Poolside Sphinx
The chlorine hit me first—that sharp, chemical promise of summer. I adjusted my beat-up dad hat, pulling the brim low like I was some kind of deep undercover spy instead of just a sophomore who'd been invited to Mia's end-of-school blowout by total accident.
Everyone was already in the pool, laughing and screaming like they'd all been friends since kindergarten. Which they basically had. I hovered by the patio door, clutching my towel like a shield, watching them splash and dunk each other. Swimming had never been my thing—not since the incident in sixth grade PE when I'd somehow managed to nearly drown during a casual free-style lesson.
"Yo, Carlos!" Mia waved from the pool edge, water dripping from her perfect messy bun. "You coming in or what?"
I opened my mouth to come up with some excuse—had to walk my non-existent dog, sudden allergy to water—when lightning cracked across the sky outside. Not the weather kind. The real kind, the kind that hits when someone actually notices you exist.
That's when I saw it: a concrete garden sphinx statue perched on the diving board, wearing swim goggles someone had stuck on its stone face. The riddle was practically written across its frozen expression: How do you belong when you're pretty sure you don't?

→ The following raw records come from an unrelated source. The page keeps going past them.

Source: an optimization exercise on an open RTL-to-GDS flow (aim: small area and a short achievable clock period). Production flows keep margins and buffers that such runs may drop. At most, simulation tests tie the RTL to the original design; equivalence was not proved. Function not checked in run 2: the RTL went through the layout flow alone. Power figures rest on the tool's default switching activity, not on a simulated workload.

==> flow/design.v (outline; a module is shown in full before it is edited, if it fits) <==
// module divmodder: 2500 lines
module divmodder #(parameter WIDTH = 32, parameter LATENCY = 4) (
  input clock, input reset,
  input [WIDTH-1:0] in1, input [WIDTH-1:0] in2,
  output [WIDTH-1:0] div, output [WIDTH-1:0] mod);
  // ...
==> flow/flow/run.sh <==
#!/bin/bash
# The standard layout, with plain buf_1 cells as the port buffers
# (instead of the default delay-buffer cells), and timing repair asked
# to leave a setup margin, so that it speeds up the critical paths.
set -euo pipefail
bash standard.sh "BUFFER_PORTS_ARGS=-buffer_cell sky130_fd_sc_hd__buf_1" "SETUP_SLACK_MARGIN=64.5" finish > standard.log 2>&1
==> flow/standard.sh <==
#!/bin/bash
# synth_recipe.tcl (not shown) runs the flow's synth.tcl, then flattens the netlist and writes it again
# the make line also repeats each setting of config.mk as NAME=value (left out here)
make -C /OpenROAD-flow-scripts/flow DESIGN_CONFIG=/design/flow/config.mk WORK_HOME=/design/flow/orfs CLKGATE_MAP_FILE= SYNTH_SCRIPT=/design/flow/synth_recipe.tcl "${@:-finish}"
==> flow/config.mk <==
export PLATFORM = sky130hd
export DESIGN_NAME = divmodder
export DESIGN_NICKNAME = divmodder
export VERILOG_FILES = /design/flow/design.v
export SDC_FILE = /design/flow/constraint.sdc
export NUM_CORES = 4
export LEC_CHECK = 0
export ABC_AREA = 1
export CAP_MARGIN = 20
export CORE_MARGIN = 2
export CORE_UTILIZATION = 55
export SLEW_MARGIN = 20
==> flow/constraint.sdc <==
create_clock -name core_clock -period 85.0 [get_ports {clock}]
set_input_delay 17.0000 -clock core_clock [delete_from_list [all_inputs] [get_ports {clock}]]
set_output_delay 17.0000 -clock core_clock [all_outputs]
set_load 0.01 [all_outputs]
==> results.sh, run 1 <==
export IMPL_rsz0062_at_grt="yes"
export IMPL_wl_met3_um=5430
export IMPL_min_path_type="register to register"
export IMPL_fin_total_pwr_mw=0.623
export IMPL_clk_share_pct=3.14
export IMPL_clk_pin_slew_worst_paths_ps=60
export IMPL_seq_cells=327
export IMPL_period_share_pct=22.8
export IMPL_status="timing/DRC/antenna clean"
export IMPL_grt_pass1_vias=30700
export IMPL_syn_avg_cell_area_um2=7.06
export IMPL_cpMaxStageDelayCell="fa_1"
export IMPL_drt_met1_wl_um=45200
export IMPL_dp_hpwl_um=76300
export IMPL_clock_root_buffer="clkbuf_16"
export IMPL_route_met2_wl_um=48000
export IMPL_route_vias_total=33400
export IMPL_arrival_ps=19920
export IMPL_drc=0
export IMPL_synth_edf_count=0
export IMPL_cp_slowest_stage_delay_ps=420
export IMPL_ir_worst_vdd_uv=18.8
export IMPL_synth_distinct_cells=70
export IMPL_num_rows=93
export IMPL_rr_endpoint="s2_r[8]"
export IMPL_reg2reg_slack_ps=65600
export IMPL_post_synth_top_count_cell="nand2_1"
export IMPL_wirelength_um=101000
export IMPL_startpoint_type="register"
export IMPL_grt_overflow=0
export IMPL_firstDrtPassIters=6
export IMPL_muxShareOfSynthArea_pct=1.03
export IMPL_synth_top_family_by_area="simple AND/OR/NAND/NOR gates"
export IMPL_postRouteAntennaNets=0
export IMPL_synth_main_ff_cell="dfxtp_1"
export IMPL_use_met1_pct=38.1
export IMPL_final_min_clock_period_ps=19400
==> run 2: changes to the inputs <==
--- a/flow/design.v
+++ b/flow/design.v
@@ -2483,18 +2483,17 @@
   wire P31_78 = P31_62 & P31_56;
   wire G31_79 = G31_63 | (P31_63 & G31_56);
   wire P31_79 = P31_63 & P31_56;
   wire G31_80 = G31_64 | (P31_64 & G31_56);
   wire P31_80 = P31_64 & P31_56;
   wire [32:0] bw31 = {G31_80, G31_79, G31_78, G31_77, G31_76, G31_75, G31_74, G31_73, G31_72, G31_71, G31_70, G31_69, G31_68, G31_67, G31_66, G31_65, G31_56, G31_55, G31_54, G31_53, G31_52, G31_51, G31_50, G31_49, G31_36, G31_35, G31_34, G31_33, G31_18, G31_17, G31_1, gg31[0], 1'b0};
   wire [31:0] df31 = ~pg31 ^ bw31[31:0];
   wire ge31 = ~bw31[32] & ~hi31;
+  wire [31:0] r32 = ge31 ? df31 : t31;
   wire [31:0] q32 = {q31, ge31};
-  reg [31:0] s4_t;
-  always @(posedge clock) s4_t <= t31;
-  reg [31:0] s4_df;
-  always @(posedge clock) s4_df <= df31;
+  reg [31:0] s4_r;
+  always @(posedge clock) s4_r <= r32;
   reg [31:0] s4_q;
   always @(posedge clock) s4_q <= q32;
   assign div = s4_q;
-  assign mod = (s4_q[0] ? s4_df : s4_t);
+  assign mod = s4_r;
 endmodule
==> run 2 against run 1 <==
Against the previous run:
- sequential share of layout area shrank 1.5 points
- worst hold slack improved by 1.9 ps
- clock skew rose by 9.9 ps
- final cell count is 0.50% higher
- area after synthesis fell by 2.6%
- synthesized cell count rose by 0.28%
- first-iteration DRC count increased by 0.56%
- clock-buffer cell count down 5
- via count grew 0.47%
- design area shrank 0.61%
- setup slack got worse by 560 ps
==> results.sh, run 2 <==
export IMPL_dp_hpwl_um=73900
export IMPL_start_util_pct=55.5
export IMPL_synth_seq_cells=295
export IMPL_final_area_um2=40800
export IMPL_num_rows=92
export IMPL_hold_viol=0
export IMPL_cp_slowest_stage_delay_ps=590
export IMPL_max_clock_freq_mhz=50.1
export IMPL_rsz0062_at_grt="no"
export IMPL_grt_pass1_wl_um=154000
export IMPL_cpMaxStageDelayCell="nor4b_1"
export IMPL_io_buffers=128
export IMPL_hp_start="s3_q[0]"
export IMPL_path_cells="buf_1, or2_2, nor3_1, nand4_1, nor4b_1, inv_1, nor2_1, nor2_1, a21oi_1, fa_1, nand3b_1, nor4_1, inv_1, o21ai_0"
export IMPL_die_w_um=256
export IMPL_post_synth_top_count_cell="nand2_1"
export IMPL_postRouteAntennaNets=0
export IMPL_synth_fp_nets=5784
export IMPL_htree_levels=2
export IMPL_slew_violations=0
export IMPL_max_cap_violations=0
export IMPL_drt_iter0_markers=1967
export IMPL_clock_sink_count=295
export IMPL_cp_max_fo=3
export IMPL_yosysWarnings=1
export IMPL_die_h_um=256
export IMPL_crit_type="input pin to register"
export IMPL_grt_usage_pct=28.7
export IMPL_status="timing/DRC/antenna clean"
export IMPL_wirelength_um=101000
export IMPL_syn_avg_cell_area_um2=6.86
export IMPL_synth_distinct_cells=65
export IMPL_synthTopCellsByCount="1403 x nand2_1, 657 x inv_1, 575 x nand3_1, 493 x ha_1, 295 x dfxtp_1"
export IMPL_rr_endpoint="s2_r[11]"
export IMPL_nFillCells=5864
export IMPL_reg2reg_slack_ps=65450
export IMPL_die_area_um2=65600
export IMPL_synth_main_ff_cell="dfxtp_1"
export IMPL_syn_inst=5097
export IMPL_finish_net_count=6074
export IMPL_grt_pass1_vias=30500
export IMPL_power_density_nw_per_um2=14.7
export IMPL_arrival_ps=20380
export IMPL_synth_edf_count=0
export IMPL_detail_route_wl_per_cell_um=16.1
export IMPL_final_common_cell="nand2_1"
export IMPL_cp_num_buf_inv=3
export IMPL_min_path_type="register to register"
export IMPL_grt_start_max_net_pins=45
export IMPL_place_gp_congestion=0.897
export IMPL_grt_overflow=0
export IMPL_worstSetupEndpointType="register"
export IMPL_synthTopCellsByArea="ha_1 18%, dfxtp_1 17%, nand2_1 15%, nand3_1 8.2%, fa_1 7.3%"
export IMPL_placed_area_um2=36100
export IMPL_whs_path_depth=0
export IMPL_startpoint_type="input pin"
export IMPL_clock_root_buffer="clkbuf_16"
export IMPL_drc=0
export IMPL_core_area_um2=63000
export IMPL_path_delay_family="simple AND/OR/NAND/NOR gates"
export IMPL_skew_ps=30.8
export IMPL_cts_tree="done"
export IMPL_critPathRequiredTime_ps=85420
export IMPL_crit_reg2reg_launch="s1_d[0]"
export IMPL_cts_buffer_depth=3
export IMPL_synth_area_leader_cell="ha_1"
export IMPL_syn2layout_area_growth_pct=16.8
export IMPL_tightest_slew_ps=1100
export IMPL_firstDrtPassIters=8
export IMPL_ir_worst_vdd_uv=20.0
export IMPL_cts_inserted_buffers=37
export IMPL_final_cell_mix="1339 x nand2_1, 631 x inv_1, 564 x nand3_1"
export IMPL_synth_top_area_share_pct=17.6
export IMPL_hold_path_end="s4_q[9]"
export IMPL_final_min_clock_period_ps=19960
export IMPL_setup_viol=0
export IMPL_p_leak_nw=21.1
export IMPL_clock_latency_ps=580
export IMPL_period_share_pct=23.5
export IMPL_antenna_found_initial=7
export IMPL_ctsHoldBuffers=0
export IMPL_fin_tns_setup_ps=0
export IMPL_viasPerCell=5.35
export IMPL_layout_drive_gt1_share_pct=14.6
export IMPL_io_pins=130
export IMPL_cp_depth=14
export IMPL_fin_total_pwr_mw=0.601
export IMPL_netlist_area_um2=35000
export IMPL_clk_pin_slew_worst_paths_ps=60
export IMPL_max_slew_margin_rel_pct=26.0
export IMPL_r2r_cells=137
export IMPL_async_flop_share_pct=0
export IMPL_synth_seq_area_share_pct=16.9
export IMPL_route_vias_total=33500
run 2: changes by cell type after synthesis, sizes merged, moves of 20 or more:
cell | before | now
nand3 | 561 | 599
nand2 | 1351 | 1448
dfxtp | 327 | 295
mux2 | 32 | 0
xor2 | 168 | 148
nor2 | 266 | 235
run 2: area by class of cell:
type,count,area (µm²),share of cell area (%)
diodes,2,5.00,0.0123
clock buffers,43,988,2.42
clock inverters,25,300,0.736
inverters,684,2690,6.58
multi-input cells,4046,27500,67.4
flip-flops and latches,295,5950,14.6
well taps,846,1060,2.59
repair buffers,320,2320,5.67
repair inverters,3,17.5,0.0429
run 2: logic make-up (layout without fill, tap and decap cells):
| group | Yosys count | after routing | synth area share, % |
|---|---|---|---|
| and+or+nand+nor | 2590 | 2607 | 33.4 |
| buffers and inverters | 773 | 1075 | 9.01 |
| adders and majority gates | 621 | 621 | 25.0 |
| AOI/OAI and AO/OA | 573 | 573 | 9.60 |
| DFF | 295 | 295 | 16.9 |
| xor gates and xnor gates | 243 | 243 | 6.09 |
| muxes | 2 | 2 | 0.0573 |
| other | 0 | 2 | 0 |
run 2: worst register-to-register path, delay by kind of cell, from the launching register on:
kind,cells,cell delay (ps)
AOI/OAI and AO/OA,30,4710
adders and majority gates,17,5020
buffers and inverters,27,2740
DFF,1,330
and+or+nand+nor,63,6660
run 2: power by group:
group	leakage [nW]	total [mW]	internal [mW]	switching, mW
Sequential	2.47	0.162	0.152	0.0103
Combinational	18.0	0.271	0.108	0.163
Clock	0.618	0.168	0.0976	0.0705
run 2: repair_timing:
item,4_1_cts,5_1_grt
cloned,11,23
endpoints found under the hold margin,0,0
buffers inserted,35,114
resized for setup,113,329
pin swaps,17,113
endpoints found under the setup margin,73,72
run 2: how the worst max path moves through the flow:
| stage | from | endpoint | slack, ps |
|---|---|---|---|
| 2_1_floorplan | in2[18] | s1_r[0] | 65890 |
| 3_3_place_gp | s1_d[1] | s2_r[0] | 61930 |
| 3_5_place_dp | s1_d[1] | s2_r[0] | 61880 |
| 4_1_cts | s1_d[0] | s2_r[7] | 64510 |
| 5_1_grt | s1_d[0] | s2_r[0] | 64240 |
| 6_report | in2[18] | s1_r[0] | 65040 |
run 2: metrics by stage:
step,utilization [%],hold WS (ps),worst slack (ps),cells
after floorplan,-,310,65890,5097
after global placement,57.4,310,61930,6011
after detailed placement,57.4,312,61880,6011
after CTS,60.6,325,64510,6125
after global routing,64.8,327,64240,6262
final,64.8,324,65040,6264
run 2: layer usage:
layer,vias up,wire [µm],track usage [%]
met5,-,0,0
met3,134,4790,2.92
met1,15500,45600,37.6
met2,644,48100,50.7
li1,17200,-,-
met4,0,2110,6.64

[re-timing with driven ports]
How much do the figures lean on ideal ports? The routed layouts below were timed once more, with nothing changed but the port constraints. Step 1, drivers: a clkbuf_16 drives clock and a buf_2 each remaining input, both assumed. Step 2 adds t to the input delays and takes it off the output delays; t is the mean of the earliest and latest rising clock arrival at the registers after step 1. Input paths then give back, and output paths get back, about the clock's delay inside the block. a / b / c = no drivers / after step 1 / after step 2; a / b = the first two.
| run | shift t [ns] | setup WS [ns] | worst setup path at the end |
|---|---|---|---|
| run 1 | 0.635 | 65.600 / 65.600 / 65.259 | input to register |
| run 2 | 0.627 | 65.039 / 65.084 / 64.457 | input to register |
After both steps every run listed still meets setup and hold. The setup slack of run 2, which loses most, moves by +0.045 ns with the drivers and by -0.582 ns with both steps.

"Carlos?" Mia repeated, and suddenly I was moving.
"Yeah," I said, and it came out weirdly confident. "Yeah, I'm coming."
I ditched the hat on a lawn chair, kicked off my slides, and cannonballed into the deep end. The water swallowed me whole—cool and shocking and absolutely nothing like sixth grade. When I surfaced, spluttering and grinning like an idiot, everyone was laughing. But not at me. With me.
Maybe sphinxes weren't supposed to answer their own riddles. Maybe you just had to jump in anyway.